Materials and Methods
Participants: extreme group design (n=1,985)
The participants for this imaging sub-study were members of the longitudinal Danish Metropolitan Birth Cohort 1953 (MDBC-1953) . For a detailed discussion regarding the subject selection criteria, recruitment, attrition and testing for this cohort see [72–74]. In summary, using youth and late midlife IQ scores, subjects were selected based on their estimated change in mental ability as part of an “extreme group design” (EGD) . Specifically, the two well-validated tests, the Børge Priens Test (BP)  and Intelligenz-Struktur-Test 2000 R (IST)  were taken at ages ~20 (IQ-20) and ~57 (IQ-57) respectively. Since the cognitive change between these time-points was based on two different instruments, a change score was derived with a linear regression analysis of IQ-57 (IST-2000 R) on IQ-20 (BP) using a total of 1,985 subjects . Both examinations comprise subtests that assess aspects of verbal intelligence (e.g. numerical series and verbal analogies), and thus are similarly structured and comparable. IQ-20 explained R2=50.4% of variance in IQ-57 (beta=0.71, p<0.0001), and we used each subject’s standardized residual about the regression line as a measure of their change in IQ across time. To avoid the effects of extreme test scores, subjects with absolute standardized residuals exceeding ±3 were omitted and the remaining members were classified into two groups pertaining to the degree of cognitive change observed from early-adulthood: group A = 66 improvers and group B = 57 decliners. This study has also been registered at clinicaltrials.gov (NCT03290040).
Participants: present study (n=123)
The majority of MDBC-1953 members have taken part in two early-life intelligence quotient (IQ) tests at ages ~11 (IQ-11) and ~20 (IQ-20). During this early-life period, information on early-life social and biological demographic factors was also acquired. Subsequently, in late-midlife, based on the degree of cognitive change, cohort members were selected (as described in section 1.1) to complete 2 waves of brain-imaging and behavioural assessments. The first wave (W-57, where 57 represents mean subject age at scanning, 57 years ±0.7 standard deviations (SD), took place during 2010-2013 and included a total of 193 subjects who had usable imaging and behavioural data. Data pertaining to W-57 have been previously investigated and reported [73, 78, 79]. The second wave, W-63 (mean subject age 62.5±0.9 years) began in 2015 and is scheduled for completion in 2020. To date, of the initial 193 subjects with brain-imaging and behavioural data from W-57, 192 subjects were invited back to participate in W-63. 136 of the initial W-57 subjects accepted their invitation and proceeded to the subject screening stage. Here, participant eligibility was determined and this resulted in the exclusion of 6 subjects’ due to conditions related to substance abuse comorbid with cognitive impairment, psychiatric or neurological disease, and contraindications to MRI. Of the subjects who fulfilled the eligibility criteria, a further 7 were excluded due to no show on the day of examination or non-completion of MRI session. The final number of subjects in each group was: group A n=66, group B n=57. The average observation interval between W-57 and W-63 was 4.82±0.9 years. Figure 6 shows a recruitment flow diagram for the present study sample used to investigate brain and behaviour longitudinal correlations. Although there was a small range of ages during data acquisition, in general we refer to the ages of participants as 11 (W-11), 20 (W-20), 57 (W-57), and 63 (W-63) years. This imaging study was approved by the local ethical committee (De Videnskabsetiske Komiteer for Region Hovedstaden) and registered by the Danish Data Protection Agency. All participants provided written informed consent.

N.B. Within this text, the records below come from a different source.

**design/flow/config.mk**
```make
export PLATFORM = sky130hd
export DESIGN_NAME = Calc_PC_Next
export DESIGN_NICKNAME = Calc_PC_Next
export VERILOG_FILES = /design/flow/design.v
export SDC_FILE = /design/flow/constraint.sdc
export NUM_CORES = 4
export LEC_CHECK = 1
export CORE_AREA = 10 10 109 109
export DIE_AREA = 0 0 119 119
```
**design/flow/constraint.sdc**
```tcl
current_design Calc_PC_Next

set clk_period 16.9
set clk_io_pct 0.2

create_clock -name clk0 -period $clk_period

set non_clock_inputs [all_inputs -no_clocks]
set_input_delay [expr $clk_period * $clk_io_pct] -clock clk0 $non_clock_inputs
set_output_delay [expr $clk_period * $clk_io_pct] -clock clk0 [all_outputs]
```
**design/flow/design.v**
```verilog
module Calc_PC_Next(
input PCSrc ,
input [31:0]IMMExt,
input [31:0]PC_Current,
output reg [31:0] PC_Next);
always @(*)
begin 
case (PCSrc)
            1'b0 : PC_Next = PC_Current + 3'd4 ;
			1'b1 : PC_Next = PC_Current + IMMExt ;
			default : PC_Next = PC_Current + 3'd4 ;
endcase
end
endmodule
```
**design/flow/run.sh**
```bash
#!/bin/bash
# OpenROAD 26Q1-2900-gdf79404cd8, Yosys 0.63+post, stock flow scripts
make -C /OpenROAD-flow-scripts/flow DESIGN_CONFIG=/design/flow/config.mk WORK_HOME=/design/flow/orfs finish
```
==> run summary <==
Summary of implementation figures.

Run status
The flow ran to the end, and the final reports show no timing, DRC or antenna violations.

Global routing
The via count of the first global-routing pass was 3041. The largest net degree at the start of global routing is between 50 and 60. The number of antenna violations at the first check in global routing is 0. The aggregate global-route resource usage is 12.48%. The global route stage reports its total congestion overflow as 0.

The wire length of the first global-routing pass is 15.20 mm.

Cells and area
The area overhead of the layout relative to synthesis is 42.24%. Per the layout area report, the register area comes to 0 µm². The cell area after layout is about 3600 µm². The highest-count logic cell in the final layout is sky130_fd_sc_hd__clkdlybuf4s50_1. By instance count after routing, the leading logic cell types are sky130_fd_sc_hd__clkdlybuf4s50_1 (96), sky130_fd_sc_hd__a21oi_1 (47), sky130_fd_sc_hd__nor2_1 (44), sky130_fd_sc_hd__ha_1 (32), sky130_fd_sc_hd__xnor2_1 (27). The tally of clock buffers in the finished layout is 0.

The filler cell count in the final layout is between 1000 and 1500. The count of sequential standard cells is 0. The fraction of layout cells with a size suffix above 1 is 3.419%. The final core utilization is 37.81%.

STA
Summed over all failing endpoints, the final setup total negative slack is 0 ns. The final count of pins violating max slew is 0. The final-report setup violation count is 0.

Looking at the max-slew report, the worst-margin pin has a slew of approximately 0.61 ns. The worst path in the final design needs a cycle of roughly 10 ns, including I/O delays and setup. The maximum frequency from static timing analysis is 98.32 MHz. Endpoints failing hold in the final report were tallied at 0. The normalized max-slew margin is 59.28%. Setup repair after global routing left no endpoint under its margin.

Of the available clock period, the critical path in the final layout requires 60.18%.

Yosys
Warnings reported by Yosys during synthesis add up to 1. Each instance of the synthesized netlist takes up on average 6.656 µm². The post-synthesis cell type count is ~53.

The share of the yosys chip area belonging to registers is 0%. For this run, the chip area from Yosys synthesis comes to ~2600 µm². For this design, Yosys synthesis ends with a cell count of 385. Summed over its instances, the top area cell type makes up 15.63% of the synthesized netlist area.

The synthesized instance count is around 390. In this run the cell area of the synthesized design comes to roughly 2600 µm². By area the synthesized netlist is led by sky130_fd_sc_hd__ha_1 (16%), sky130_fd_sc_hd__xnor2_1 (9.2%), sky130_fd_sc_hd__a21oi_1 (9.2%). Looking at area per cell type in the netlist, the leader is sky130_fd_sc_hd__ha_1.

Drt
0 antenna diodes ended up in the layout. The count of TritonRoute iterations in the first routing pass is 6. The vias per cell is 4.933. The total wire length is roughly 9 mm. The residual antenna-violating net count after detailed routing is 0. The via total after detailed routing is 2965. The number of DRC violations after detailed routing is 0.

The number of DRC markers in iteration 0 is about 170. The script logs the mean routed wire length per placed instance as between 10 and 15 µm.

Hold path
The beginning of the worst hold path is PCSrc. The type recorded for the worst min-delay path is in2out. The cell depth of the worst hold path is 5.

Hold analysis lists the worst path endpoint as PC_Next[29].

Floorplan
The floorplan has 36 rows. The die is 119 µm tall. The floorplan die width is 119 µm. The number of I/O pins is 97. The die covers between 10000 and 15000 µm².

The core footprint is 9639 µm². The floorplan utilization is a little over a quarter.

Worst setup path
The required time of the worst setup path is 13.52 ns. The most numerous cell type found on the critical path is sky130_fd_sc_hd__clkdlybuf4s50_1. The peak per-stage delay on the critical path is 0.54 ns.

The critical path is of the in2out type. The kind of start point of the critical path is a primary input. The endpoint kind of the worst setup timing path is an output port. The endpoint arrival time on the critical path is 6.79 ns.

Per the timing report, the biggest fanout along the worst path comes to 4. The slowest cell on the critical path is sky130_fd_sc_hd__clkdlybuf4s50_1. In this run the critical path is formed by clkdlybuf4s50_1 -> ha_1 -> fa_1 -> a211oi_1 -> nor2_2 -> a211oi_2 -> or4b_4 -> nand3_1 -> a31oi_1 -> nor2_1 -> a311oi_1 -> clkdlybuf4s50_1.

Power and ir drop
The total power is 0.1211 mW. The worst ir drop on vdd is roughly 0.000015 V. The reported leakage power is 1.443 nW.

The flow reported a cell area power density of 33.23 nW/µm².

Run
The number of maximum-capacitance constraint violations is 0. The OpenROAD warning count is 32.

CTS
The number of buffers inserted to repair setup after CTS is 0. Post-CTS repair changed the size of 0 cells. The number of buffers inserted for hold repair after clock tree synthesis is 0.

Placement
The post-placement cell area is 3645 µm². The global placement routability congestion is 0.8453. The port buffer count is 97. Once detailed placement completed, the half-perimeter wirelength came to 7.524 mm.
metrics by stage:
step                      worst slack [ns]  hold WS, ns  instances
after floorplan                      8.166        6.787        385
after global placement               6.824        7.761        601
after detailed placement             6.740        7.753        601
after CTS                            6.708        7.759        601
after global routing                 6.446        7.820        601
final                                6.729        7.740        601
worst max path at each step:
stage,end,slack (ns),cells past startpoint,startpoint
after CTS,PC_Next[24],6.71,12,PC_Current[0]
after global routing,PC_Next[24],6.45,12,PC_Current[0]
final,PC_Next[24],6.73,12,PC_Current[0]
power by group:
group,internal (mW),total (mW),switching (mW)
sequential,0,0,0
combinational,0.0656,0.121,0.0555
clock,0,0,0
total,0.0656,0.121,0.0555
kinds of logic (layout without fill, tap and decap cells):
kind of cell	Yosys count	count (layout)	share of synthesized area, %
simple gates	146	146	29.20
compound gates	122	122	30.81
xor+xnor	48	48	16.41
fa+ha+maj	33	33	16.41
buf+inv	29	112	4.297
mux	7	7	2.881
layer usage:
metal / wire length, µm / share of wire [%] / up-vias / track usage (%)
li1: - / - / 1595 / -
met1: 4435 / 50 / 1298 / 18.09
met2: 4078 / 46 / 72 / 20.19
met3: 439 / 4.9 / 0 / 1.679
met4: 0 / 0 / 0 / 0.5344
met5: 0 / 0 / - / 0
synthesized netlist by cell type, types with 3 or more instances:
library cell               count
sky130_fd_sc_hd__a21oi_1      47
sky130_fd_sc_hd__nor2_1       44
sky130_fd_sc_hd__ha_1         32
sky130_fd_sc_hd__xnor2_1      27
sky130_fd_sc_hd__nand2_1      25
sky130_fd_sc_hd__nand3_1      21
sky130_fd_sc_hd__o21ai_0      21
sky130_fd_sc_hd__xor2_1       21
sky130_fd_sc_hd__clkbuf_1     14
sky130_fd_sc_hd__inv_1        13
sky130_fd_sc_hd__a21o_1       11
sky130_fd_sc_hd__and4_1        9
sky130_fd_sc_hd__nor3_1        8
sky130_fd_sc_hd__and3_1        7
sky130_fd_sc_hd__nand4_1       7
sky130_fd_sc_hd__a31oi_1       5
sky130_fd_sc_hd__nor2b_1       5
sky130_fd_sc_hd__o21bai_1      5
sky130_fd_sc_hd__a211oi_1      4
sky130_fd_sc_hd__mux2i_1       4
sky130_fd_sc_hd__o21a_1        4
sky130_fd_sc_hd__a221o_1       3
sky130_fd_sc_hd__mux2_2        3
sky130_fd_sc_hd__nand2b_1      3
sky130_fd_sc_hd__nor4_1        3
sky130_fd_sc_hd__o211ai_1      3
sky130_fd_sc_hd__or3_1         3
area by class of cell:
cell class | instances | area [µm²] | share of cell area (%)
inverter | 14 | 52.55 | 1.442
multi-input combinational | 356 | 2452 | 67.28
tap | 133 | 166.4 | 4.566
timing repair buffer | 98 | 973.4 | 26.71
worst max-delay path, delay by kind of cell:
| kind | cells | cell delay, ns |
|---|---|---|
| adder cells (fa/ha/maj) | 2 | 0.68 |
| buffers and inverters | 2 | 0.97 |
| AND/OR/NAND/NOR | 4 | 0.55 |
| AND-OR/OR-AND | 4 | 1.22 |
Power figures rest on the tool's default switching activity, not on a simulated workload.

Figure 6. Subject selection process for Wave 1/W-57 and Wave 2/W-63. To avoid effects of extreme test scores, subjects with standardized residuals ±3 were omitted defined as here as †. The final sample size for the current study includes n=123 subjects who completed wave 1 and wave 2. Group A = 66 improvers and Group B = 57 decliners.
Neuropsychological assessment: Repeated measurements
We include a detailed series of neuropsychological tests that were measured at both W-57 and W-63, Figure 7. All behavioural tests were acquired on the same day as the brain-MRI acquisition. In brief, global cognitive function was assessed with the mini-mental state examination (MMSE) and Addenbrooke’s cognitive examination (ACE). The Cambridge Neuropsychological Test Automated Battery (CANTAB) was administered to evaluate cognitive ability across the following cognitive domains: learning and memory (spatial and pattern recognition, and paired associates learning), executive function (planning), attention and reaction time . Furthermore, we include both early-life measures of general cognitive ability acquired at W-11 (IQ-11) and W-20 (IQ-20) , as well as late-midlife measures of IQ acquired at W-57 (IQ-57) and W-63 (IQ-63). Table 1 presents the study sample characteristics for each cognitive examination used in the present analyses, separately for W-57 and W-63. To explore cross-sectional-longitudinal associations and longitudinal associations pertaining to brain and behaviour changes, we use cognitive scores acquired during W-57 and W-63 to estimate difference (i.e. change) (W-63 – W-57) and average ((W-63 + W-57)/2) scores. While it may seem more intuitive to compare change to a baseline, note that raw change is negatively correlated with baseline by construction. Thus, in the present analyses, each cognitive measure – with repeated measurements – is represented by its raw change and raw average counterparts and included as two independent measures of cognitive ability. Thus, in total we analyse 64 measures of cognitive performance of which 33 describe raw change, 27 describe raw average, and 4 describe IQ scores derived from W-11, W-20, W-57 and W-63.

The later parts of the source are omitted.